The phase resolution or adjustability of the X and Y channels relative to the reference
channel is 0.1 degrees. This value is determined by the bit-width of the Direct Digital
Synthesis (DDS) phase-tuning registers. The µLIA-320 utilizes DDS’s with 12-bit
phase-tuning registers, hence the underlying settability of the reference channel
phase is one part in 4096.
8. Is there software provided that allows me to integrate the µLIA–320 into my existing application?
Yes. The uLIA_dd device-driver toolkit (for Visual Studio C/C++) & accompanying standalone .DLL
(for LabVIEW, Python, & other languages that can call into an external module) provides an API for the host/µLIA-320 message protocol
for users that desire to tie the lock-in functionality into their own software.
Source code & technical support for the uLIA_dd toolkit are included with the µLIA-320.
9. What is the highest frequency the µLIA–320 can recover?
The µLIA-320 can recover signals up to 400 kHz.
10. Does the µLIA-320 measure AC current?
Not directly. The µLIA-320 accepts bipolar voltage inputs in the ±10V range
on the front-panel Signal Input BNC. This input is AC-coupled to a low-noise JFET input amplifier.
Current inputs must first be converted to the voltage domain by an appropriate transimpedance amplifier for the sensor.

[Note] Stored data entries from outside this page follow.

===== config.mk =====
export PLATFORM = sky130hd
export DESIGN_NAME = can_busoff_recovery
export DESIGN_NICKNAME = d
export VERILOG_FILES = /design/src/rtl/can_bo_pkg.sv /design/src/rtl/bo_run_det.sv /design/src/rtl/bo_seq_cnt.sv /design/src/rtl/can_busoff_recovery.sv
export SDC_FILE = /design/constraint.sdc
export NUM_CORES = 1
export LEC_CHECK = 0
export BUFFER_PORTS_ARGS = -buffer_cell sky130_fd_sc_hd__buf_2
export CORE_MARGIN = 2
export CORE_UTILIZATION = 51
export CTS_CLUSTER_DIAMETER = 200
export DETAILED_ROUTE_END_ITERATION = 8
export PLACE_DENSITY = 0.82
export SLEW_MARGIN = 30
export SYNTH_ARGS = -nofsm -noshare
export SYNTH_HDL_FRONTEND = slang
export SYNTH_SLANG_ARGS = --single-unit

===== constraint.sdc =====
create_clock -name clk -period 1.7 [get_ports clk]
set_input_delay 0.17 -clock clk [delete_from_list [all_inputs] [get_ports clk]]
set_output_delay 0.17 -clock clk [all_outputs]
set_load 0.01 [all_outputs]

===== src/rtl/can_bo_pkg.sv =====
package can_bo_pkg;

    typedef enum logic [2:0] {
        LEC_NONE  = 3'd0,
        LEC_STUFF = 3'd1,
        LEC_FORM  = 3'd2,
        LEC_ACK   = 3'd3,
        LEC_BIT1  = 3'd4,
        LEC_BIT0  = 3'd5,
        LEC_CRC   = 3'd6,
        LEC_NOCHG = 3'd7
    } lec_e;

endpackage


===== src/rtl/bo_run_det.sv =====
module bo_run_det #(
    parameter int RUN_LEN = 11
) (
    input  logic clk,
    input  logic rst_n,
    input  logic clr_i,
    input  logic en_i,
    input  logic rx_rec_i,
    output logic done_o
);
    localparam int RUN_W = $clog2(RUN_LEN + 1);

    logic [RUN_W-1:0] cnt_d, cnt_q;
    logic             at_end;

    assign at_end = (cnt_q == RUN_W'(RUN_LEN - 1));
    assign done_o = en_i && rx_rec_i && at_end;

    always_comb begin
        cnt_d = cnt_q;
        if (clr_i) begin
            cnt_d = '0;
        end else if (en_i) begin
            if (!rx_rec_i || at_end) cnt_d = '0;
            else                     cnt_d = cnt_q + 1'b1;
        end
    end

    always_ff @(posedge clk or negedge rst_n) begin
        if (!rst_n) cnt_q <= '0;
        else        cnt_q <= cnt_d;
    end

endmodule


===== src/rtl/bo_seq_cnt.sv =====
module bo_seq_cnt #(
    parameter int RUNS  = 129,
    parameter int CNT_W = 8
) (
    input  logic             clk,
    input  logic             rst_n,
    input  logic             clr_i,
    input  logic             inc_i,
    output logic [CNT_W-1:0] count_o,
    output logic             last_o
);
    logic [CNT_W-1:0] cnt_d, cnt_q;

    assign last_o  = inc_i && (cnt_q == CNT_W'(RUNS - 1));
    assign count_o = cnt_q;

    always_comb begin
        cnt_d = cnt_q;
        if (clr_i || last_o) cnt_d = '0;
        else if (inc_i)      cnt_d = cnt_q + 1'b1;
    end

    always_ff @(posedge clk or negedge rst_n) begin
        if (!rst_n) cnt_q <= '0;
        else        cnt_q <= cnt_d;
    end

endmodule


===== src/rtl/can_busoff_recovery.sv =====
module can_busoff_recovery
    import can_bo_pkg::*;
#(
    parameter int RUN_LEN   = 11,
    parameter int IDLE_RUNS = 129,
    parameter int CNT_W     = 8
) (
    input  logic             clk,
    input  logic             rst_n,
    input  logic             busoff_evt_i,
    input  logic             bit_strobe_i,
    input  logic             rx_bit_i,
    input  logic             init_set_i,
    input  logic             init_clr_i,
    output logic             init_o,
    output logic             bus_off_o,
    output logic             bus_active_o,
    output logic [2:0]       lec_o,
    output logic [CNT_W-1:0] rec_seq_o,
    output logic             err_clr_o,
    output logic             recovered_o
);
    typedef struct packed {
        logic bus_off;
        logic init;
        lec_e lec;
        logic recovered;
        logic err_clr;
    } state_t;

    state_t st_d, st_q;

    logic entry;
    logic count_en;
    logic run_done;
    logic seq_last;

    assign entry    = busoff_evt_i && !st_q.bus_off;
    assign count_en = st_q.bus_off && !st_q.init && bit_strobe_i;

    bo_run_det #(.RUN_LEN(RUN_LEN)) u_run (
        .clk     (clk),
        .rst_n   (rst_n),
        .clr_i   (entry),
        .en_i    (count_en),
        .rx_rec_i(rx_bit_i),
        .done_o  (run_done)
    );

    bo_seq_cnt #(.RUNS(IDLE_RUNS), .CNT_W(CNT_W)) u_seq (
        .clk    (clk),
        .rst_n  (rst_n),
        .clr_i  (entry),
        .inc_i  (run_done),
        .count_o(rec_seq_o),
        .last_o (seq_last)
    );

    always_comb begin
        st_d           = st_q;
        st_d.recovered = 1'b0;
        st_d.err_clr   = 1'b0;
        if (init_set_i)      st_d.init = 1'b1;
        else if (init_clr_i) st_d.init = 1'b0;
        if (entry) begin
            st_d.bus_off = 1'b1;
            st_d.init    = 1'b1;
        end
        if (run_done) st_d.lec = LEC_BIT0;
        if (seq_last) begin
            st_d.bus_off   = 1'b0;
            st_d.recovered = 1'b1;
            st_d.err_clr   = 1'b1;
        end
    end

    always_ff @(posedge clk or negedge rst_n) begin
        if (!rst_n) begin
            st_q.bus_off   <= 1'b0;
            st_q.init      <= 1'b0;
            st_q.lec       <= LEC_NONE;
            st_q.recovered <= 1'b0;
            st_q.err_clr   <= 1'b0;
        end else begin
            st_q <= st_d;
        end
    end

    assign init_o       = st_q.init;
    assign bus_off_o    = st_q.bus_off;
    assign bus_active_o = !st_q.init && !st_q.bus_off;
    assign lec_o        = st_q.lec;
    assign err_clr_o    = st_q.err_clr;
    assign recovered_o  = st_q.recovered;

endmodule


### Word-level counts from Yosys, hierarchy flattened

Index checks and enable logic that the tools add are counted.

* register bits after elaboration: 17
* logic and storage cells: 37
* output and inout port bits: 16
* bits of input ports: 7

* equal/unequal tests: 2
* reductions and logical operators: 16
* mux-type cells: 10
* add/sub/neg operators: 2

Operators by type and width (count)
* $mux 8: 2
* $mux 4: 3
* $add 8x1->8 const B: 1
* $eq 8x8->1 const B: 1
* $logic_and 1x1->1: 7
* $reduce_bool 2->1: 3
* $add 4x1->4 const B: 1
* $eq 4x4->1 const B: 1
* $mux 2: 2
* $logic_not 1->1: 3
* $mux 1: 3
* $reduce_bool 3->1: 1
* $logic_or 1x1->1: 2

### Depth between registers and ports, before layout

Gate-level depths: netlist (run 1).

* word-level depth: 8
* gate-level depth with buffers: 6

### Hierarchy

A second synthesis (run 1) with hierarchy kept.

* cell total of the unflattened synthesis: 86
* area total of the unflattened synthesis: 863.3 um^2

Modules (own cells, without submodules)
* bo_seq_cnt: times used 1, area an instance 444.2 um^2, cells each 44
* bo_run_det: times used 1, area an instance 245.2 um^2, cells each 26
* can_busoff_recovery: times used 1, area an instance 173.9 um^2, cells each 16

### Worst setup path before layout (run 1)

No wires, ideal clock.

* path kind: flip-flop to flip-flop
* start point: reg u_run.cnt_q[0]
* end point: reg u_seq.cnt_q[5], in the netlist u_seq.count_o[5]
* cell stages (with the launch flop): 7
* buffers on the path: 0
* data arrival time: 1.346 ns
* required time: 1.575 ns
* path slack: 0.230 ns
* library setup time: 0.125 ns
* cells stage by stage: dfrtp_1 > inv_1 > ha_1 > nand3b_1 > nor4_2 > xnor2_1 > nor2_2

* cells in the longest elaborated chain, start to end: 5

Ends and longest elaborated chain
* start, declared: line bo_run_det.sv:13 `logic [RUN_W-1:0] cnt_d, cnt_q;`
* start signal, assigned: line bo_run_det.sv:31 `else cnt_q <= cnt_d;`
* $eq 4x4->1 (*): line bo_run_det.sv:16 `assign at_end = (cnt_q == RUN_W'(RUN_LEN - 1));`
* $logic_and 1x1->1 (*): line bo_run_det.sv:17 `assign done_o = en_i && rx_rec_i && at_end;`
* $logic_and 1x1->1: line bo_seq_cnt.sv:14 `assign last_o = inc_i && (cnt_q == CNT_W'(RUNS - 1));`
* $logic_or 1x1->1: line bo_seq_cnt.sv:19 `if (clr_i || last_o) cnt_d = '0;`
* $mux 8 or $reduce_bool 2->1 (tied branches)
* end signal, assigned: line bo_seq_cnt.sv:25 `else cnt_q <= cnt_d;`
* end, declared: line bo_seq_cnt.sv:12 `logic [CNT_W-1:0] cnt_d, cnt_q;`

Every way passes the cells marked *; elsewhere a longest branch is shown, timed or not.
A chain may end at the register's enable or synchronous reset.

### Final worst setup path (run 1)

* start point: reg u_run.cnt_q[0]
* end point: reg u_seq.cnt_q[7], in the netlist u_seq.count_o[7]

Same word-level chain as after synthesis.

==> results of run 1 <==
==> repair_timing <==
item	CTS	global route
endpoints found under the hold margin	16	0
hold buffers	1	0
endpoints found under the setup margin	0	4
setup buffers	0	1
==> report_power, final <==
| part | internal, mW | total, mW | leakage [nW] | switching, mW |
|---|---|---|---|---|
| clock network | 0.130 | 0.256 | 0.0210 | 0.126 |
| registers | 0.395 | 0.411 | 0.213 | 0.0164 |
| logic | 0.0269 | 0.0614 | 0.289 | 0.0345 |
| total | 0.552 | 0.729 | 0.523 | 0.177 |
==> logic make-up (layout without fill, tap and decap cells) <==
kind of cell    after synthesis  in the layout  share of synthesized area (%)
compound gates               10             10                           7.21
xor+xnor                      6              6                           5.83
fa+ha+maj                     4              4                           5.55
buf+inv                       9             33                           4.99
flops                        16             16                           44.4
other cells                   1              1                          0.416
simple gates                 46             46                           31.6
==> flip-flops by register name (all words and copies together), names as in the netlist <==
| signal | count |
|---|---|
| u_run.cnt_q | 4 |
| err_clr_o | 1 |
| lec_o | 1 |
| u_seq.count_o | 8 |
| bus_off_o | 1 |
| init_o | 1 |
==> Yosys cell counts (all sizes together) <==
cell type,number,area [sq um]
nor4,4,50.1
a21oi,3,15.0
and4b,1,10.0
nand3,5,25.0
nand3b,1,7.51
o21ai,3,15.0
nand2b,1,6.26
a211o,2,17.5
nand2,9,36.3
nand4b,2,32.5
nor2,12,50.1
dfrtp,16,400
xnor2,6,52.6
and3b,1,8.76
buf,3,22.5
and2b,1,7.51
nor3,4,20.0
inv,6,22.5
o21bai,1,11.3
ha,4,50.1
nand4,4,25.0
a31oi,1,6.26
conb,1,3.75
nor2b,1,6.26
==> worst paths after layout <==
kind | start | end | slack, ps | depth (start not counted)
max reg2reg | u_run.cnt_q[0] | u_seq.count_o[7] | 190 | 7
min reg2reg | lec_o[0] | lec_o[0] | 500 | 1
min in group asynchronous | rst_n | lec_o[0] | 320 | 2
min | init_set_i | init_o | 60 | 2
max in group asynchronous | rst_n | u_run.cnt_q[3] | 1120 | 2
max | u_run.cnt_q[0] | u_seq.count_o[7] | 190 | 7
==> cell type report <==
| class | instances | area (sq um) | area share, % |
|---|---|---|---|
| timing repair buffer | 23 | 123 | 11.6 |
| inverter | 6 | 22.5 | 2.13 |
| sequential | 16 | 400 | 37.8 |
| tap | 17 | 21.3 | 2.01 |
| clock buffer | 4 | 36.3 | 3.42 |
| multi-input combinational | 67 | 457 | 43.1 |
==> per-layer routing <==
metal  part of all wire (%)  global-route usage, %
met5                      0                      0
met4                    1.8                   12.6
met3                    5.9                   3.92
met2                     48                   32.5
met1                     44                   20.9
==> out/metrics.cfg, run 1 <==
[route]
ant_nets = 0
dr.first_iter.drc_count = 11
wl_per_cell_um = 13.1
vias = 736
first_pass_iters = 4
routed_wl_um = 1740
drc = 0
via_per_inst = 5.53

[critical_path]
critPathLaunchType = flop
worstPathCellList = inv_1, ha_1, nand3b_1, buf_4, nor4_2, xnor2_1, nor2_2
cp_num_buf_inv = 2
arrival_ps = 1690
path_max_fanout = 8
crit_path_end_kind = flop
worst_ep_required_time_ps = 1880
cp_top_family = flip-flops
cp_slowest_cell = dfrtp_1
critPathKind = reg -> reg
max_stage_delay_ps = 430

[timing]
max_freq_mhz = 662
min_period_over_period_pct = 88.8
maxSlewViolCount = 0
holdWs_ps = 62.2
rsz0062_at_grt = no
fin_crit_ps = 1510
setup-tns-final_ps = 0
setup_viol = 0
setup_ws_ps = 190
fin_skew_ps = 1.31
hold_viol_final = 0

[yosys]
synth.avg_cell_area_sq_um = 9.81
synthDistinctLibCells = 27
syn_area_sq_um = 902
ys_warn_count = 0
synthCells = 92
syn_nets = 103
ys_seq_area_share_pct = 44.4
synth-seq-cells = 16

[floorplan]
ios = 23
initial_core_util_pct = 53.4
fp.dieW_um = 46.1
dieArea_sq_um = 2120
die_y_um = 46.1
core_area_sq_um = 1690
rows = 15

[final_layout]
final_cell_mix = 21 x buf_2, 16 x dfrtp_1, 10 x nor2_1
area_growth_pct = 17.5
drive_above_1_share_pct = 30.2
design_area_sq_um = 1060
diodes = 0
nFillCells = 139
post-route-util_pct = 62.7
layout.cells.non_filler = 133
mostFrequentLayoutCell = buf_2
nNetsFinal = 128

[clocking]
cts_tree = yes
cts_resized = 0
clockBufferDepth = 2
cts_buffers = 3
cts.clk_slew.worst_paths_ps = 100
cts-root-buf = clkbuf_4
clk_latency_ps = 290
clock_sinks = 16
h-tree-depth = 1

[placement]
place_ws_ps = 92.3
place_inst = 127
io_buffers = 21
gp_congestion = 0.816
dpl_cell_area_sq_um = 1010
hpwlAfterDp_um = 1280

[grt]
antenna_found_initial = 0
grt_max_degree = 17
grt_pass1_wl_um = 2800
grt_pass1_vias = 690
grt_overflow = 0
grtUsageTotal_pct = 19.0

[run]
maxCapViolCount = 0

[min_path]
hold_path.class = in -> reg

[pwr]
peakVddDrop_uv = 432
p_per_area_nw_per_um2 = 688
leakage_nw = 0.523
total_power_uw = 729

[outcome]
outcome = finished clean

No activity file was read; power rests on OpenSTA's default activity.
==> run 2: changes to the inputs <==
--- a/config.mk
+++ b/config.mk
@@ -10,6 +10,8 @@
 export CORE_UTILIZATION = 51
 export CTS_CLUSTER_DIAMETER = 200
 export DETAILED_ROUTE_END_ITERATION = 8
+export GPL_TIMING_DRIVEN = 0
+export MAX_ROUTING_LAYER = met4
 export PLACE_DENSITY = 0.82
 export SLEW_MARGIN = 30
 export SYNTH_ARGS = -nofsm -noshare
==> run 2 against run 1 <==
  * Worst setup slack worse by 98 ps
  * Largest power group unchanged
  * Worst hold slack worse by 1.1 ps
  * Final cell count up 2.3%
  * Die area stayed put
  * Highest routed layer unchanged
==> out/metrics.cfg, run 2 (synthesized netlist as in run 1, its figures left out) <==
[outcome]
outcome = finished clean

[clocking]
h-tree-depth = 1
cts-root-buf = clkbuf_4
cts_tree = yes
clk_latency_ps = 280
clock_sinks = 16
cts.clk_slew.worst_paths_ps = 100
cts_resized = 0
cts_buffers = 3
clockBufferDepth = 2

[route]
drc = 0
wl_per_cell_um = 13.7
routed_wl_um = 1870
ant_nets = 0
dr.first_iter.drc_count = 10
via_per_inst = 5.68
first_pass_iters = 4
vias = 772

[placement]
hpwlAfterDp_um = 1390
gp_congestion = 0.820
io_buffers = 21

[pwr]
peakVddDrop_uv = 544
seqPwrFrac_pct = 56.5
total_power_uw = 730
p_clk_share_pct = 34.9
power.share.combinational_pct = 8.6
power.internal_uw = 553
leakage_nw = 0.540
switching_share_pct = 24.1
p_per_area_nw_per_um2 = 674
p_sw_uw = 176

[final_layout]
nNetsFinal = 131
drive_above_1_share_pct = 31.9
area_growth_pct = 20.0
largest_reg_flops = 8
final_cell_mix = 21 x buf_2, 16 x dfrtp_1, 10 x nor2_1
diodes = 0
post-route-util_pct = 64.1
mostFrequentLayoutCell = buf_2

[timing]
holdWs_ps = 61.1
maxSlewViolCount = 0
min_period_over_period_pct = 94.6
setup_viol = 0
fin_crit_ps = 1610
max_freq_mhz = 622
setup-tns-final_ps = 0
hold_viol_final = 0
fin_skew_ps = 2.58

[critical_path]
critPathLaunchType = flop
crit_path_end_kind = flop
worst_ep_required_time_ps = 1880
arrival_ps = 1780
critPathKind = reg -> reg
path_max_fanout = 8

[floorplan]
die_y_um = 46.1
ios = 23
dieArea_sq_um = 2120
core_area_sq_um = 1690
fp.dieW_um = 46.1
rows = 15
initial_core_util_pct = 53.4

[grt]
grt_overflow = 0
grt_pass1_wl_um = 3010
grt_max_degree = 17
grt_pass1_vias = 713
antenna_found_initial = 0
grtUsageTotal_pct = 20.7

[min_path]
hold_path.class = in -> reg

[run]
maxCapViolCount = 0

==> run 2: cell type report <==
cell class	instances	area, sq um
timing repair buffer	23	123
inverter	6	22.5
buffer	3	22.5
tap	17	21.3
multi-input combinational	67	457
sequential	16	400
fill	147	607
clock buffer	4	36.3
==> run 2: layer usage <==
metal  vias up  global-route usage [%]  share of wire, %
met4         0                    9.71               2.4
met5         -                       -                 0
met3         6                    2.75               5.6
met1       368                    24.9                42
li1        368                       -                 -
met2        30                    33.9                50
==> run 2: per-stage QoR <==
stage,instance area [sq um],setup slack [ps],cells
floorplan,902,230,92
global placement,1030,104,130
CTS,1070,26.5,135
finish,1080,92.0,136
detailed placement,1030,42.5,130
global route,1080,-1.81,136
==> run 2: path summary, 6_finish.rpt <==
kind | startpoint | endpoint | slack (ps) | cells past startpoint
worst max-delay path | u_run.cnt_q[0] | u_seq.count_o[4] | 90 | 7
worst min-delay path | init_set_i | init_o | 60 | 2
worst max register to register | u_run.cnt_q[0] | u_seq.count_o[4] | 90 | 7
worst min register to register | lec_o[0] | lec_o[0] | 500 | 1
max in group asynchronous | rst_n | u_run.cnt_q[0] | 1100 | 2
min in group asynchronous | rst_n | u_seq.count_o[7] | 330 | 2
==> run 2: what timing repair did <==
| action | CTS | global route |
|---|---|---|
| hold buffers | 1 | 0 |
| hold endpoints to repair | 16 | 0 |
| setup endpoints to repair | 0 | 7 |
| buffers inserted | 0 | 1 |
==> run 2: power by group through the flow <==
stage | Clock [mW] | Combinational (mW) | Sequential [mW]
after floorplan | 0 | 0.0348 | 0.416
after global placement | 0 | 0.0580 | 0.418
after detailed placement | 0 | 0.0625 | 0.420
after CTS | 0.261 | 0.0643 | 0.413
after global routing | 0.277 | 0.0739 | 0.416
final | 0.255 | 0.0627 | 0.412
==> run 2: critical path: stages, from the launching register on <==
cell      delay, ps
dfrtp_1         440
inv_1            80
ha_1            170
nand3b_1         80
buf_4           180
nor4_2          310
xnor2_1         190
nor2_1           60
==> run 3: changes to the inputs <==
--- a/config.mk
+++ b/config.mk
@@ -10,7 +10,6 @@
 export CORE_UTILIZATION = 51
 export CTS_CLUSTER_DIAMETER = 200
 export DETAILED_ROUTE_END_ITERATION = 8
-export GPL_TIMING_DRIVEN = 0
 export MAX_ROUTING_LAYER = met4
 export PLACE_DENSITY = 0.82
 export SLEW_MARGIN = 30
==> run 3 against run 2 <==
  * Die area is the same
  * Via count shrank 5.6%
  * Utilization shrank 1.3 points
  * Clock power is essentially flat
  * Sequential share of layout area grew 0.79 points
  * Highest routed layer unchanged
==> out/metrics.cfg, run 3 (synthesized netlist as in run 1, its figures left out) <==
[outcome]
outcome = finished clean

[route]
via_per_inst = 5.48
highest_layer = met4
first_pass_iters = 4
routed_wl_um = 1730
ant_nets = 0
drc = 0
wl_per_cell_um = 13.0
dr.first_iter.drc_count = 11
met2_wirelength_um = 853
wl_met1_um = 767
vias = 729
dr_wl_met3_um = 93

[critical_path]
crit_path_end_kind = flop
r2r_cells = 7
reg2reg_slack_ps = 190
worst_ep_required_time_ps = 1880
reg2reg_from = u_run.cnt_q[0]
crit_path_end = u_seq.count_o[7]
path_max_fanout = 8
setup.worst_path.start = u_run.cnt_q[0]
critPathKind = reg -> reg
critPathLaunchType = flop
arrival_ps = 1690
crit-reg2reg-capture = u_seq.count_o[7]

[final_layout]
area_growth_pct = 17.5
nNetsFinal = 128
mostFrequentLayoutCell = buf_2
post-route-util_pct = 62.7
largest_reg_flops = 8
diodes = 0
nFillCells = 139
final_cell_mix = 21 x buf_2, 16 x dfrtp_1, 10 x nor2_1
drive_above_1_share_pct = 30.2
design_area_sq_um = 1060

[pwr]
seqPwrFrac_pct = 56.6
leakage_nw = 0.523
power.share.combinational_pct = 8.4
switching_share_pct = 24.1
p_clk_share_pct = 35.0
power.internal_uw = 552
peakVddDrop_uv = 430
p_per_area_nw_per_um2 = 686
p_sw_uw = 175

[placement]
io_buffers = 21
dpl_cell_area_sq_um = 1010
gp_congestion = 0.828
place_ws_ps = 92.3
hpwlAfterDp_um = 1280

[grt]
grt_overflow = 0
grt_pass1_vias = 690
antenna_found_initial = 0
grt_max_degree = 17
grt_pass1_wl_um = 2810
grtUsageTotal_pct = 19.6

[timing]
fin_crit_ps = 1510
hold_viol_final = 0
setup_viol = 0
max_freq_mhz = 662
maxSlewViolCount = 0
holdWs_ps = 65.2
setup-tns-final_ps = 0
rsz0062_at_grt = no
fin_skew_ps = 0.280
min_period_over_period_pct = 88.8
setup_ws_ps = 190

[clocking]
cts_buffers = 3
cts_tree = yes
h-tree-depth = 1
clock_sinks = 16
cts.clk_slew.worst_paths_ps = 100
clk_latency_ps = 280
clockBufferDepth = 2
cts-root-buf = clkbuf_4

[floorplan]
fp.dieW_um = 46.1
dieArea_sq_um = 2120
die_y_um = 46.1
rows = 15
ios = 23
initial_core_util_pct = 53.4
core_area_sq_um = 1690

[min_path]
hold_path.class = in -> reg

[run]
maxCapViolCount = 0

-- run 3: worst min path at each step --
| stage | cells after the start | endpoint | from | slack, ps |
|---|---|---|---|---|
| after floorplan | 0 | bus_off_o | rst_n | -130 |
| after global placement | 1 | lec_o[0] | rst_n | 100 |
| after detailed placement | 1 | lec_o[0] | rst_n | 100 |
| after CTS | 2 | init_o | init_set_i | 60 |
| after global routing | 2 | init_o | init_set_i | 50 |
| final | 2 | init_o | init_set_i | 70 |
-- run 3: per-layer routing --
layer	global-route usage [%]	vias to the layer above
li1	-	363
met1	20.9	336
met2	32.5	28
met3	3.92	2
met4	12.6	0
met5	-	-
-- run 3: metrics by stage --
step                      total power [mW]  std cells
after floorplan                      0.451         92
after global placement               0.473        127
after detailed placement             0.480        127
after CTS                            0.737        132
after global routing                 0.771        133
final                                0.727        133
-- run 3: area by class of cell --
type	instances	area [sq um]	share of cell area [%]
tap	17	21.3	2.01
sequential	16	400	37.8
timing repair buffer	23	123	11.6
clock buffer	4	36.3	3.42
multi-input combinational	67	457	43.1
inverter	6	22.5	2.13
-- run 3: timing repair --
action	4_1_cts	5_1_grt
setup endpoints to repair	0	4
hold endpoints to repair	16	0
resized for setup	0	0
setup buffers	0	1
hold buffers	1	0
-- run 3: power by group through the flow --
stage	Clock, mW	Combinational [mW]	Sequential [mW]
final	0.254	0.0614	0.411
after global routing	0.285	0.0701	0.416
after CTS	0.263	0.0630	0.411
after detailed placement	0	0.0608	0.419
after global placement	0	0.0565	0.417
after floorplan	0	0.0348	0.416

11. Is the µLIA–320 a USB bus-powered device?
No. The µLIA-320 has its own separate international power supply and
thus draws negligible power from the USB bus.
12. Can I use the µLIA–320 in standalone mode, without a host PC?
Yes. The front-panel Monitor Output BNC outputs one of four internal analog signals.
The µLIA-320 must first be configured by the host while attached to USB,
and the X or Y DC output selected by software as the Monitor Output.
When the µLIA-320 is detached from USB, the lock-in will hold its last-set configuration,
and the selected X or Y signal will continue to appear on Monitor Output.
13. What is the physical size and weight of the µLIA-320?
The µLIA-320 consists of a single module of dimensions 5.6 in W x 7.2 in L x 1.7 in H
(14.1 cm W x 18.3 cm L x 4.3 cm H) and weight 1.4 lbs (0.6 kg). The supplied standalone
international power supply has dimensions 3.0 in W x 5.8 in L x 1.7 in H (7.6 cm W x 14.7 cm L x 4.3 cm H).
The power supply attaches to the µLIA-320 module by a DIN-5 male plug on a 48 in L (122 cm L) cord.
The µLIA-320 module and power supply together weigh 2.9 lbs (1.3 kg).
14. Does the µLIA–320 come with a display screen?
The µLIA-320 has a ‘virtual’ display screen through the uLIA-320 Panel program,
on your desktop PC or laptop. This virtual front-panel is far more versatile and economical
than any dedicated display screen we could provide.
15. Do you have any drivers/libraries that would allow me to control the µLIA-320 and collect data using a Raspberry Pi (Linux-like) or some other UNIX-based operating system?
Not directly. The µLIA-320 will work on other operating systems,
as it is USB 2.0 compatible, which is a platform-independent standard.
However, the underlying host-side USB stack we supply is WinUSB-based, which is specific to
MS Windows. The µLIA-320 ships with the uLIA_dd device-driver toolkit,
which handles the details of the host/lock-in message protocol. This toolkit calls into the
WinUSB & Registry interface module uLIAUsb.dll
. Source code (standard C) is
provided for the uLIA_dd toolkit, but not for the underlying .DLL.
For a different operating environment than Windows (e.g. Raspberry Pi), there are a small
number of USB API calls that would have to be implemented in order to port the uLIA_dd toolkit.